Collected data
*** Begin section ***

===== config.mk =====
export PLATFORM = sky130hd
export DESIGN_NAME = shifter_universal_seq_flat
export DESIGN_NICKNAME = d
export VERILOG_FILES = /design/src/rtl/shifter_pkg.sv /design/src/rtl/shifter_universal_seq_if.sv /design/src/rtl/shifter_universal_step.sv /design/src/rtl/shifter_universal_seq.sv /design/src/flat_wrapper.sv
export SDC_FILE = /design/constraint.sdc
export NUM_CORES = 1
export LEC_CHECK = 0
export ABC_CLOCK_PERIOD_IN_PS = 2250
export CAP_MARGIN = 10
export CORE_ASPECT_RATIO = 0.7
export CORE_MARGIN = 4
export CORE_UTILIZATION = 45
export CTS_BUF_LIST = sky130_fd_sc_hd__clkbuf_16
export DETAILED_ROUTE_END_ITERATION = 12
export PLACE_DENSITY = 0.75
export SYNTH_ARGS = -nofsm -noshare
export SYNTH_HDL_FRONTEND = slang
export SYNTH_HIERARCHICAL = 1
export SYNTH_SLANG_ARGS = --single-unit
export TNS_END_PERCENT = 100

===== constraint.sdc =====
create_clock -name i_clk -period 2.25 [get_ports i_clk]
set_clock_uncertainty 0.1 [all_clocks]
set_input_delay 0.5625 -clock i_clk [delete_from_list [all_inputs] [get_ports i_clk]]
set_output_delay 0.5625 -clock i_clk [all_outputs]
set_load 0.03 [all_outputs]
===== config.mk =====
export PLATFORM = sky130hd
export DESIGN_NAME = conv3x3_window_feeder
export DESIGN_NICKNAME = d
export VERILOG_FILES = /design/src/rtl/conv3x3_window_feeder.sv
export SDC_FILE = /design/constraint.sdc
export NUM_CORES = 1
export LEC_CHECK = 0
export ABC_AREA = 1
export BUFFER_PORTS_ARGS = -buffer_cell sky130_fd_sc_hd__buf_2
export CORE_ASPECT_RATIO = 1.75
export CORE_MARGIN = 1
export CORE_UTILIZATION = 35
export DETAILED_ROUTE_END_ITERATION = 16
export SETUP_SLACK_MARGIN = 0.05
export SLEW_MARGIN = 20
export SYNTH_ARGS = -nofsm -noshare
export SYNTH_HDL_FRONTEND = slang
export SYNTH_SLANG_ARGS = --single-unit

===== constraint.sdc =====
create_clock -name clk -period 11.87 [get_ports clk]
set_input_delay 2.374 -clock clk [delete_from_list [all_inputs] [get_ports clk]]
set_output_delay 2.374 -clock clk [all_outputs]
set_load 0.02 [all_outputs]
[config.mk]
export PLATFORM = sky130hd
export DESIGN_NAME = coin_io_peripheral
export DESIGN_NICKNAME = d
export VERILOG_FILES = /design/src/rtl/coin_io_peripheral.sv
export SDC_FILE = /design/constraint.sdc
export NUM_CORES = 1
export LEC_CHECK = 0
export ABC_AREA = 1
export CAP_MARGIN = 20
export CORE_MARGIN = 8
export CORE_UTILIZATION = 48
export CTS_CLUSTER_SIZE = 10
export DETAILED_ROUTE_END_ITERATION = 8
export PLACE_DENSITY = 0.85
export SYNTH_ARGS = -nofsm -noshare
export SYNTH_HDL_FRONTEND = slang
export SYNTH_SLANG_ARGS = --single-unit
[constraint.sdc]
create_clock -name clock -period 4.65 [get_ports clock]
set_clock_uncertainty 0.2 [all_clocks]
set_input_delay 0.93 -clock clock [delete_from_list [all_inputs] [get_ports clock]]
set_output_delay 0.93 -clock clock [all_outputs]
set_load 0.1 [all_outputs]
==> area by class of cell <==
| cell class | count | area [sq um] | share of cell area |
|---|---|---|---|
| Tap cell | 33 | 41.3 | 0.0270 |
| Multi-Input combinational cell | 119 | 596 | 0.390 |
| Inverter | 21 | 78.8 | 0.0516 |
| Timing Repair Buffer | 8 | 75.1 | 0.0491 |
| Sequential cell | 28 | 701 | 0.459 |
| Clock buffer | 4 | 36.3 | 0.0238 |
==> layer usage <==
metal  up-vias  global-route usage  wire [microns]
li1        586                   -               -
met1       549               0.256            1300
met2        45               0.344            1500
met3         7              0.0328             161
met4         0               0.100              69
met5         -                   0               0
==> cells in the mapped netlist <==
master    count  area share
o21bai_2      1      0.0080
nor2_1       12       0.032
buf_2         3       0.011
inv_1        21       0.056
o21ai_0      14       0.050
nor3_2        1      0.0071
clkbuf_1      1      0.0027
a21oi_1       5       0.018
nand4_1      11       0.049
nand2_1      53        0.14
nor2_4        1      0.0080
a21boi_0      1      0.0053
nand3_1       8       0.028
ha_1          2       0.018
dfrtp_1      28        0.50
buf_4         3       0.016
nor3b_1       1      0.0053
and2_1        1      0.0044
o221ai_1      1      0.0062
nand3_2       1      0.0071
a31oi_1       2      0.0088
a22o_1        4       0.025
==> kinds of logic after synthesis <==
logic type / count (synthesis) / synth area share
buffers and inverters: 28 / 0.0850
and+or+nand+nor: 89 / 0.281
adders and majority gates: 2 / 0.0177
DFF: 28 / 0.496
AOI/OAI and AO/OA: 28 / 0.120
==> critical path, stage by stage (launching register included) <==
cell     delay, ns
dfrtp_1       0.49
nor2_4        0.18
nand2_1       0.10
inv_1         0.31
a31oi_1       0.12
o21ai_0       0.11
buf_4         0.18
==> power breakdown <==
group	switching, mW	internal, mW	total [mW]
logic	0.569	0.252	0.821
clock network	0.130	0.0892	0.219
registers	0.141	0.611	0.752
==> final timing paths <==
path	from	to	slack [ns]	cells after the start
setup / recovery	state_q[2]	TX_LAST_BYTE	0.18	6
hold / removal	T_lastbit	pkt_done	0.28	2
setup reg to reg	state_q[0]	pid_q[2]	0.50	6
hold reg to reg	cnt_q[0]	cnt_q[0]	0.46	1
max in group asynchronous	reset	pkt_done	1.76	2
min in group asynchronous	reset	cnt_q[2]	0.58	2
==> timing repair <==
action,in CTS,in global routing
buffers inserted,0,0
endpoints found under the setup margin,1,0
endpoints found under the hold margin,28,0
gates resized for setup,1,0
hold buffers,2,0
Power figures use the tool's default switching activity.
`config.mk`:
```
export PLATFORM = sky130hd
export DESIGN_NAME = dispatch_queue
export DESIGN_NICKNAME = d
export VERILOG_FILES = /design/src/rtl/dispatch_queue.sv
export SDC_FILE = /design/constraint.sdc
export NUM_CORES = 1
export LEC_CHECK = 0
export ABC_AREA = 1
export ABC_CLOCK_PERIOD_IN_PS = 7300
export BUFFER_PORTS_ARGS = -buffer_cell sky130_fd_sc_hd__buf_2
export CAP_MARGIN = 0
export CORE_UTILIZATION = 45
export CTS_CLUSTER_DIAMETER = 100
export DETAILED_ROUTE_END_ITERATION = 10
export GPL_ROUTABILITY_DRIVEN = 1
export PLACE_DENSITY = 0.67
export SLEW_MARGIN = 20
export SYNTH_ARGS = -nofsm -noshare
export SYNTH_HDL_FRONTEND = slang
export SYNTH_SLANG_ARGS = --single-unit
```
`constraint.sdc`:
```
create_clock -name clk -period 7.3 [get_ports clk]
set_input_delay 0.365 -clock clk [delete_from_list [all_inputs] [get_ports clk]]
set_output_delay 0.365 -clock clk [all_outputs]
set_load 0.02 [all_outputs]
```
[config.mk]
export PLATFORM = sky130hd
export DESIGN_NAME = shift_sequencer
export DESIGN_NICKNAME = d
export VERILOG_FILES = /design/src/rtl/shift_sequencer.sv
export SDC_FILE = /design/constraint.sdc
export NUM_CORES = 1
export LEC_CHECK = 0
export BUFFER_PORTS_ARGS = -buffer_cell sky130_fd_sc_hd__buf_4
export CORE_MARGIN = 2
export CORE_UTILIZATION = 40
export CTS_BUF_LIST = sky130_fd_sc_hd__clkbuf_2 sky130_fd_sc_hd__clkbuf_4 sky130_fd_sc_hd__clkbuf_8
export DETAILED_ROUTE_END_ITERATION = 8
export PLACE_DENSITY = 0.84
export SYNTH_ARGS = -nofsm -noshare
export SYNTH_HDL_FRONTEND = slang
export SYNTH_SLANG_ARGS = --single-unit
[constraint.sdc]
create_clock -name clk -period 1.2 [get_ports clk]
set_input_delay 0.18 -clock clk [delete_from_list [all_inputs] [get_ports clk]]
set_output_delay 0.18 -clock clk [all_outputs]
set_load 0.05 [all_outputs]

*** End section ***
*** Begin section ***

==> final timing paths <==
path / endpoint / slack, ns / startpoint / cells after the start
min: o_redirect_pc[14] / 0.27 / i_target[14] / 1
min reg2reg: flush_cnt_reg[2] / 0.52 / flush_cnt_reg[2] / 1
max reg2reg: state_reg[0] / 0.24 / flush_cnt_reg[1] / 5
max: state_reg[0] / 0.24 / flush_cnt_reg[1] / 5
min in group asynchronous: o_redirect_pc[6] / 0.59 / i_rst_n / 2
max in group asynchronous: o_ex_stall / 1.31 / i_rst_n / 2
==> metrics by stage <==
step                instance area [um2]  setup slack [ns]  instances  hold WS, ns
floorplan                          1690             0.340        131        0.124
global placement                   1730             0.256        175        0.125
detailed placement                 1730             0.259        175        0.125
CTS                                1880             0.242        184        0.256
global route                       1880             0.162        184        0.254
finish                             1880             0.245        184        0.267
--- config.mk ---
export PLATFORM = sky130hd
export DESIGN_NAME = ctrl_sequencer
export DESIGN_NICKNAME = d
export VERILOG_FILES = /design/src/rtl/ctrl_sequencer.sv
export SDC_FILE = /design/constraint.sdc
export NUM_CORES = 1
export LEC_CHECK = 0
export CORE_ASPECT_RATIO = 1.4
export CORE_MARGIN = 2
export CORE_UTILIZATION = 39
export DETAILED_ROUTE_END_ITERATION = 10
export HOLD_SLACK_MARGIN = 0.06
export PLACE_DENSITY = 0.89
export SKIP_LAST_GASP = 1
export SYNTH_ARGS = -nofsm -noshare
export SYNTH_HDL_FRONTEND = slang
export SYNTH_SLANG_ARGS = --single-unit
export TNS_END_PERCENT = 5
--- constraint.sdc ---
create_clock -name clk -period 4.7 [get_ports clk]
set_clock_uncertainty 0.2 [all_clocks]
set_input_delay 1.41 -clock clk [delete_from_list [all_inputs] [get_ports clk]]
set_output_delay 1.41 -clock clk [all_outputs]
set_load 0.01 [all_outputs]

*** End section ***

WHAT YOU SHOULD DO: In the entries above, one line contains "setup reg to" and another contains "hold buffers,2,0". Reproduce exactly those two lines and the lines between them, nothing else.

REPLY TO THE TASK:
setup reg to reg	state_q[0]	pid_q[2]	0.50	6
hold reg to reg	cnt_q[0]	cnt_q[0]	0.46	1
max in group asynchronous	reset	pkt_done	1.76	2
min in group asynchronous	reset	cnt_q[2]	0.58	2
==> timing repair <==
action,in CTS,in global routing
buffers inserted,0,0
endpoints found under the setup margin,1,0
endpoints found under the hold margin,28,0
gates resized for setup,1,0
hold buffers,2,0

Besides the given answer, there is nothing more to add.